Problem requirements
Each line of the listing where the string "global" appears is to be identified and copied.

Exercise data
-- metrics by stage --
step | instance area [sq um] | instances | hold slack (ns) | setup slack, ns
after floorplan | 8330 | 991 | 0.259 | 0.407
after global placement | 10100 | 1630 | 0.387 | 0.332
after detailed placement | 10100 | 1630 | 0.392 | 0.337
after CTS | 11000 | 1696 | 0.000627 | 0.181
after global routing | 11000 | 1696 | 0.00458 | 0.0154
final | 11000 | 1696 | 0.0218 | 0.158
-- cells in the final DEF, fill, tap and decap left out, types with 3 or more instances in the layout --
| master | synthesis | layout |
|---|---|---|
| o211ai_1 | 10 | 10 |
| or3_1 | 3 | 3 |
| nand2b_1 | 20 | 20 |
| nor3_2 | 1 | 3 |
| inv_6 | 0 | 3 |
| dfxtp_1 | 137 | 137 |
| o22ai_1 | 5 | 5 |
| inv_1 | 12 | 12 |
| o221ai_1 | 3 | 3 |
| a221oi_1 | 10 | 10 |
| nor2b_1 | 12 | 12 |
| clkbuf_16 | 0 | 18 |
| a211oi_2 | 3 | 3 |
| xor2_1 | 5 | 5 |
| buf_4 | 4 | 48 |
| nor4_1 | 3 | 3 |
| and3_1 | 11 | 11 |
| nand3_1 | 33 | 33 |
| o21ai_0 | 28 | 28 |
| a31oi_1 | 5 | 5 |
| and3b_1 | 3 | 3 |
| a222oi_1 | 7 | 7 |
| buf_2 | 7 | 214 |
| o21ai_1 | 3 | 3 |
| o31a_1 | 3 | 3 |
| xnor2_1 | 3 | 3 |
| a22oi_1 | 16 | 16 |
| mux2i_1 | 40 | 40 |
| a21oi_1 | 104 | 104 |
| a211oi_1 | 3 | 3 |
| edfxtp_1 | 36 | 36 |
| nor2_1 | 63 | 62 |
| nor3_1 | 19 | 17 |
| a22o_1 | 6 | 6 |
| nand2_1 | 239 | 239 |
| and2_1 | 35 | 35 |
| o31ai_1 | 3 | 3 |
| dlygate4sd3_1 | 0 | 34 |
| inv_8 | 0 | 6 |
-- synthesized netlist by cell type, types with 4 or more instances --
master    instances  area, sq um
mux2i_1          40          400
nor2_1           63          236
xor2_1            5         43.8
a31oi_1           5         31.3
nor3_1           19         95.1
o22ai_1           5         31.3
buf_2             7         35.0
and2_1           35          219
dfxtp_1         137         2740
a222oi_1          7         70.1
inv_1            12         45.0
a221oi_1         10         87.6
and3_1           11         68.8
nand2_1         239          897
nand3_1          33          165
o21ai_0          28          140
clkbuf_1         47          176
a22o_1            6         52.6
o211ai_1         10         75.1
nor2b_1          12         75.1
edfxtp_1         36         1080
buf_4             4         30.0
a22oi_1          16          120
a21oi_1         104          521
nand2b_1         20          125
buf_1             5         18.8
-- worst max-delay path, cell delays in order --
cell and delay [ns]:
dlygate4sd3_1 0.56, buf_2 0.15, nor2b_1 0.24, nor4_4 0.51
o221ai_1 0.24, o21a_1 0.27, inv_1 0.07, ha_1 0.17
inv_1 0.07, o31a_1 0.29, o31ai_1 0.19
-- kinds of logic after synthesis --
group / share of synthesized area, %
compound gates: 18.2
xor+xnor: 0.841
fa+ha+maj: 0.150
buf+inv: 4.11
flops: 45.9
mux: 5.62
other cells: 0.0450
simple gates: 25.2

* * *

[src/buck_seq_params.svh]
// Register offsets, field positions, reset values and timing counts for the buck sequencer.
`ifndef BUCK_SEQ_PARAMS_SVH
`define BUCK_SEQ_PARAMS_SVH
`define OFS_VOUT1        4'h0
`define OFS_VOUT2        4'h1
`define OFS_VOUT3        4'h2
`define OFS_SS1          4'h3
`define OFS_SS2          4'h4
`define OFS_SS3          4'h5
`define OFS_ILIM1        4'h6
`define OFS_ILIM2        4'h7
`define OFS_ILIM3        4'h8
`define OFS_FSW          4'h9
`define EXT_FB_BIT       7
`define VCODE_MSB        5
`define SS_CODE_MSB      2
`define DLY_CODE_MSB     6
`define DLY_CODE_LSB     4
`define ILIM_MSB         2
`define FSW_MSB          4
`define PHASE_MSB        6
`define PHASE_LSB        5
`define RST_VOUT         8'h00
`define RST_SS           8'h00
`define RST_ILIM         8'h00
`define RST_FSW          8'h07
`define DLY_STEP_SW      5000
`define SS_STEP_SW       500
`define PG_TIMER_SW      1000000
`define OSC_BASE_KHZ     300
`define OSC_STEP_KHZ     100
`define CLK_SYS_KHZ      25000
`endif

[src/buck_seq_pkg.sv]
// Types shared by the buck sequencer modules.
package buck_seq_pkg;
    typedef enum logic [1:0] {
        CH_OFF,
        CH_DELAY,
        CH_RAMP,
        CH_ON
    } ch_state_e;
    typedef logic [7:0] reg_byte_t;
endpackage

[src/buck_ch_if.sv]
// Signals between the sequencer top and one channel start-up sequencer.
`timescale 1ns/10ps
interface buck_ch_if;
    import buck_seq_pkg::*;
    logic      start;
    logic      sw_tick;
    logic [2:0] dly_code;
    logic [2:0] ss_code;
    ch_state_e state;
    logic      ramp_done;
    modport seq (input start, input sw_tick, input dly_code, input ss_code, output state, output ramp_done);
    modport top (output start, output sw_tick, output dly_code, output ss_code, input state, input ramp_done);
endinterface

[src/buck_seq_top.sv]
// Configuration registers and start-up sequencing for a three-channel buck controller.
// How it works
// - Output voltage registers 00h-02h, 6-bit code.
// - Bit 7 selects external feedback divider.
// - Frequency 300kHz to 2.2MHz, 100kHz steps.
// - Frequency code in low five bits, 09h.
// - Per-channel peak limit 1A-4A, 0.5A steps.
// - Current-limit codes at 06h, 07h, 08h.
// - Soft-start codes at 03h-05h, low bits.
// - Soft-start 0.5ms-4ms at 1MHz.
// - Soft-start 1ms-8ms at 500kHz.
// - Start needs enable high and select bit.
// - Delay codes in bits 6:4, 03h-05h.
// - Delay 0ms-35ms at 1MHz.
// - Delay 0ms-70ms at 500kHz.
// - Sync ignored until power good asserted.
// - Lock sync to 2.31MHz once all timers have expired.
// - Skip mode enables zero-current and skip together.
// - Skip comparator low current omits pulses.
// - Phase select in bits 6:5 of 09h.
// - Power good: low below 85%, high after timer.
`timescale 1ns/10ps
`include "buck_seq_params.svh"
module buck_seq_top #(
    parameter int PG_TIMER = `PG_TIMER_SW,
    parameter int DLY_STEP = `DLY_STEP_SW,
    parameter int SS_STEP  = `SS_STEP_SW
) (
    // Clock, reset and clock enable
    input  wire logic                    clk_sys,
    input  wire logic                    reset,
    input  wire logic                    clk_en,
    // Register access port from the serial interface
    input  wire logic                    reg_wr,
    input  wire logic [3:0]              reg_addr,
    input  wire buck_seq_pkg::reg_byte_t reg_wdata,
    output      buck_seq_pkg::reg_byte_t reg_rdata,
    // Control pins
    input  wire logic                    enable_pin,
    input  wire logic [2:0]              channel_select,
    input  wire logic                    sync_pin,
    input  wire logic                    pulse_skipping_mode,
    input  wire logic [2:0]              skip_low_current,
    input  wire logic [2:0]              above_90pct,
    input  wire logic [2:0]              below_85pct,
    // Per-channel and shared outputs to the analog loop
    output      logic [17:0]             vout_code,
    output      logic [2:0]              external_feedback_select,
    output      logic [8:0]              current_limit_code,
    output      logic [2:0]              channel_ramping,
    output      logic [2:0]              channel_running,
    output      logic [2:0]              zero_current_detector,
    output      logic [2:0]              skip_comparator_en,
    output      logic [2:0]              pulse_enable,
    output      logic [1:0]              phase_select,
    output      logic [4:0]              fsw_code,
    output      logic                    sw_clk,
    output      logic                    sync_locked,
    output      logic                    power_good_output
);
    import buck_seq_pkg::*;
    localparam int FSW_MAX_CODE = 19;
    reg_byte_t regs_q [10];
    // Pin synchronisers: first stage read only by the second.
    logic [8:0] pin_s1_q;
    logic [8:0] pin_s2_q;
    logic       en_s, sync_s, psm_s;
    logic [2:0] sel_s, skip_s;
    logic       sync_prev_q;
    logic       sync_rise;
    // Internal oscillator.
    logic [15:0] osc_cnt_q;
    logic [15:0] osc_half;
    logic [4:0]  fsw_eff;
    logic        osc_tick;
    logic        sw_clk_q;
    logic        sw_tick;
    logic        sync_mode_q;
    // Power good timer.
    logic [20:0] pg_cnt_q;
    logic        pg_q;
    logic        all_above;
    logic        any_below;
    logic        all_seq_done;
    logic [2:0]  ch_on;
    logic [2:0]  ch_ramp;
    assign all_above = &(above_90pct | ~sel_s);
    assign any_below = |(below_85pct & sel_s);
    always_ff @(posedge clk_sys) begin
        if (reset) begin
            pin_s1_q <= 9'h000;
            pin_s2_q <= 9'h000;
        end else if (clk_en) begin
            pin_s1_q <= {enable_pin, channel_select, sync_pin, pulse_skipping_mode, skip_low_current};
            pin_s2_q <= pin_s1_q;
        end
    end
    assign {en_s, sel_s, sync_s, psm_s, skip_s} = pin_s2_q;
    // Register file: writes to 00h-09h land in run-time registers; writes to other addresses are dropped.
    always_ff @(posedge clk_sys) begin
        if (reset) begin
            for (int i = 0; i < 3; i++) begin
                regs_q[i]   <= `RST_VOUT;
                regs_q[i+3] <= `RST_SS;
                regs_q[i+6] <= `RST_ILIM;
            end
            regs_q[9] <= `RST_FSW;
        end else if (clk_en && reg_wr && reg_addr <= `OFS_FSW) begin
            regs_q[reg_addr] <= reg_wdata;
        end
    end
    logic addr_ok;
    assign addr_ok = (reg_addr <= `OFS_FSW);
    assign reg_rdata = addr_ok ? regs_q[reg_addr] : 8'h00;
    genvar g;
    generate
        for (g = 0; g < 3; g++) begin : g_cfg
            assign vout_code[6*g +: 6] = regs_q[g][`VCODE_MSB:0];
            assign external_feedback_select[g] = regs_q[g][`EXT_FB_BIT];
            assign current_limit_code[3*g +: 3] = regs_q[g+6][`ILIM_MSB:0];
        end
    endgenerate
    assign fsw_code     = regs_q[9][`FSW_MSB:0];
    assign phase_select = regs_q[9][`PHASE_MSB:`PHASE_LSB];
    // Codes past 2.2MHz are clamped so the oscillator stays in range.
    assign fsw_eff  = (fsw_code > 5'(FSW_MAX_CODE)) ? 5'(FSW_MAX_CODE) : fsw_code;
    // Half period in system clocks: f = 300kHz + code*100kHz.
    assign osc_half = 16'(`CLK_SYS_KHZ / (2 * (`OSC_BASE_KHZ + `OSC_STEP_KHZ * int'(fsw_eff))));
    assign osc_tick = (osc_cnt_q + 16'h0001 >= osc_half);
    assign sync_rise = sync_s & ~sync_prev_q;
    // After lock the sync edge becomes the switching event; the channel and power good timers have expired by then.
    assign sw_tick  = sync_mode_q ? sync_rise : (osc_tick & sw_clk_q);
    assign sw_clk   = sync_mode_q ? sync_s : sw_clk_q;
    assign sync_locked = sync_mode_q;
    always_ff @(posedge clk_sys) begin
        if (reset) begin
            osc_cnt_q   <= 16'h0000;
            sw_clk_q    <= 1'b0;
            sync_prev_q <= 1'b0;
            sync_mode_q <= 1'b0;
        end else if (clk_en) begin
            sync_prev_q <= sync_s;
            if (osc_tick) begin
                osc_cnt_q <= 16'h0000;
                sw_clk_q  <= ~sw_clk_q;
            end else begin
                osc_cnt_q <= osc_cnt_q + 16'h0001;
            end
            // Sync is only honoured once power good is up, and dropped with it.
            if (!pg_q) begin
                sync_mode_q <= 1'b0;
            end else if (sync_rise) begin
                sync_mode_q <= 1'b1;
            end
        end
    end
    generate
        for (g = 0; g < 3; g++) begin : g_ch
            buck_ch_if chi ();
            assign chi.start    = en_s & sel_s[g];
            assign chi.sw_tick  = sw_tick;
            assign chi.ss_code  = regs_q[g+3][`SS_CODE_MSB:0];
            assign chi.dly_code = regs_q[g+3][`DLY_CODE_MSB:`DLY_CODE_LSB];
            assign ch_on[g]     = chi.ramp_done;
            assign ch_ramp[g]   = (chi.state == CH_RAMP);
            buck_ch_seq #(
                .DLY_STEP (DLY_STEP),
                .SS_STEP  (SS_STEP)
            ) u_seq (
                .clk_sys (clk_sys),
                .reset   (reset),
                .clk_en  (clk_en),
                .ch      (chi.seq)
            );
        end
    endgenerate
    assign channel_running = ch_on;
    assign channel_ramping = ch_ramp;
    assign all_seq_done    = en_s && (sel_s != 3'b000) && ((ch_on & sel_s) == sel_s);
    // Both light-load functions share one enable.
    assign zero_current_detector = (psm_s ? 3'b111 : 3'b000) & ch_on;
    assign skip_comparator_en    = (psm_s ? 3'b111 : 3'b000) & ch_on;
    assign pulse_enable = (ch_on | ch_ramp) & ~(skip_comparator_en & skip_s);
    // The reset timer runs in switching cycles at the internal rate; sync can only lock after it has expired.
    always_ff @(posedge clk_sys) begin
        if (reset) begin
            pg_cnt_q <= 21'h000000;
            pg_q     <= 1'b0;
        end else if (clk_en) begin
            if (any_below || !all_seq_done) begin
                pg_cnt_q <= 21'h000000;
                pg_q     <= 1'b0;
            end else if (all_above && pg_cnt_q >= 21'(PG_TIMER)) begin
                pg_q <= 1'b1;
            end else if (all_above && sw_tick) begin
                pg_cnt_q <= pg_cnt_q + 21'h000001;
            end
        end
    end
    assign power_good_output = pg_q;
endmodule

Response for this exercise
after global placement | 10100 | 1630 | 0.387 | 0.332
after global routing | 11000 | 1696 | 0.00458 | 0.0154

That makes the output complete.